COVID SPIKE MAY HURT RBI’S INFLATION MATHS: ECONOMISTS
Rising Covid infections will hurt economic growth and push up inflation set off by lockdowns, warn economists. It is a catch-22 situation for the Reserve Bank of India (RBI). It will have to maintain its accommodative stance to buttress growth. It will also have to keep inflation in check.
Consumer price index (Cpi)-based inflation rose to 5.52 per cent in March, from 5.03 per cent in February. Core inflation was at 5.7 per cent.
Bond yields, though, have started pricing in some of that sticky inflation. However, the 10-year bond yield has remained low and stable as the central bank is targeting the 10-year segment as a signal rate. The 10-year bond yield closed at 6.01 per cent on Monday — flat from its previous close.
On April 15, when the bond market opens after a two-day public holiday, the central bank will be conducting its first G-sec Acquisition Programme (G-SAP) purchase of ~25,000 crore, in which it will also buy the 10-year bond.

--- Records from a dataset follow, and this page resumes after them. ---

File: src/flat_wrapper.sv
// flat-port wrapper written by rule: the top's interface ports become plain ports
module pc_gen_flat 
#(
  parameter int unsigned           ADDR_WIDTH  = 32,
  parameter logic [ADDR_WIDTH-1:0] RESET_PC    = '0,
  parameter int unsigned           FETCH_BYTES = 4,
  parameter int unsigned           STALL_WIDTH = 6
)
  (clk_i, rst_n_i, stall_i, flush_jump_i, jump_pc_i, flush_int_i, int_pc_i, ce_o, redirect_pending_o, misalign_o, bus_pc, bus_req_valid, bus_req_ready);
  pc_gen_if #(.ADDR_WIDTH(ADDR_WIDTH)) bus_i ();
  input  logic clk_i;
  input  logic rst_n_i;
  input  logic [STALL_WIDTH-1:0] stall_i;
  input  logic flush_jump_i;
  input  logic [ADDR_WIDTH-1:0] jump_pc_i;
  input  logic flush_int_i;
  input  logic [ADDR_WIDTH-1:0] int_pc_i;
  output logic ce_o;
  output logic redirect_pending_o;
  output logic misalign_o;
  output wire logic [$bits(bus_i.pc)-1:0] bus_pc;
  output wire logic [$bits(bus_i.req_valid)-1:0] bus_req_valid;
  input wire logic [$bits(bus_i.req_ready)-1:0] bus_req_ready;
  assign bus_pc = bus_i.pc;
  assign bus_req_valid = bus_i.req_valid;
  assign bus_i.req_ready = bus_req_ready;
  pc_gen #(.ADDR_WIDTH(ADDR_WIDTH), .RESET_PC(RESET_PC), .FETCH_BYTES(FETCH_BYTES), .STALL_WIDTH(STALL_WIDTH)) u_core (.clk_i(clk_i), .rst_n_i(rst_n_i), .stall_i(stall_i), .flush_jump_i(flush_jump_i), .jump_pc_i(jump_pc_i), .flush_int_i(flush_int_i), .int_pc_i(int_pc_i), .bus(bus_i), .ce_o(ce_o), .redirect_pending_o(redirect_pending_o), .misalign_o(misalign_o));
endmodule
File: config.mk
export PLATFORM = sky130hd
export DESIGN_NAME = pc_gen_flat
export DESIGN_NICKNAME = d
export VERILOG_FILES = /design/src/rtl/pc_gen_if.sv /design/src/rtl/pc_gen.sv /design/src/flat_wrapper.sv
export SDC_FILE = /design/constraint.sdc
export NUM_CORES = 1
export LEC_CHECK = 0
export ABC_AREA = 1
export CORE_ASPECT_RATIO = 0.75
export CORE_MARGIN = 5
export CORE_UTILIZATION = 42
export DETAILED_ROUTE_END_ITERATION = 7
export GPL_ROUTABILITY_DRIVEN = 0
export PLACE_DENSITY_LB_ADDON = 0.15
export SKIP_CTS_REPAIR_TIMING = 1
export SLEW_MARGIN = 20
export SYNTH_ARGS = -nofsm -noshare
export SYNTH_HDL_FRONTEND = slang
export SYNTH_SLANG_ARGS = --single-unit
export TNS_END_PERCENT = 100
File: constraint.sdc
create_clock -name clk_i -period 1.9 [get_ports clk_i]
set_clock_uncertainty 0.05 [all_clocks]
set_input_delay 0.285 -clock clk_i [delete_from_list [all_inputs] [get_ports clk_i]]
set_output_delay 0.285 -clock clk_i [all_outputs]
set_load 0.02 [all_outputs]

“The yields in the 10-year segment are low because of the RBI bond-purchase support. But other longer-term yields are just about where they were at the end of the previous fiscal year. The market is not really reacting to the RBI’S G -SAP, but it is a technical correction on the 10-year segment,” said a bond dealer.
The underlying assumption is that the RBI may not be able to sustain its accommodative stance for long. But growth is a bigger concern now, as the RBI said in its monetary policy on April 7.
“While an elevated inflation trajectory rules out any rate-cut possibility in the foreseeable future, increasing Covid-led uncertainty on growth outlook will ensure the sustenance of an accommodative stance at least through the current fiscal year,” said Tirthankar Patnaik, chief economist, National Stock Exchange.
“The RBI’S focus is likely to remain on ensuring ample liquidity in the system to support the economy and ensure smooth execution of the government’s borrowing programme without hurting financial stability,” Patnaik said in his report.
The surge in infection could upset the inflation mathematics of the RBI, as some economists have already started revising their estimates.
“Given the deterioration in the Covid-19 dynamics, which has led to localised lockdowns/night curfews being announced in certain parts of the country, we worry that inflation could turn out to be higher in the months ahead than we had earlier anticipated,” wrote Deutsche Bank Chief Economist Kaushik Das.
“While a favourable base effect will be present between April and November, demand-supply mismatches could readily lead to higherthan-anticipated price increases,” Das wrote in his note.
Deutsche Bank changed its CPI inflation forecast to about 4.9 per cent for 2021-22, from 4.5 per cent earlier. The RBI’S own forecast is 5 per cent.
Rating agency Moody’s expects the resurgence in infections to pose a risk to the growth forecast “as the reimposition of virus management measures will curb economic activity and could dampen market and consumer sentiment”. However, the impact would be less severe than last year as the lockdowns are localised, not nationwide.
A higher-than-expected inflation and lower-than-expected industrial production give rise to the fear of stagflation, wrote brokerage firm Anand Rathi in its report.
However, “the overwhelming priority of macroeconomic policies in India and elsewhere remains the promotion of growth. With continued concerns regarding growth, the rise in retail inflation would be largely ignored by the RBI unless it breached 6 per cent for several months, which seems unlikely”, said the Anand Rathi Research report.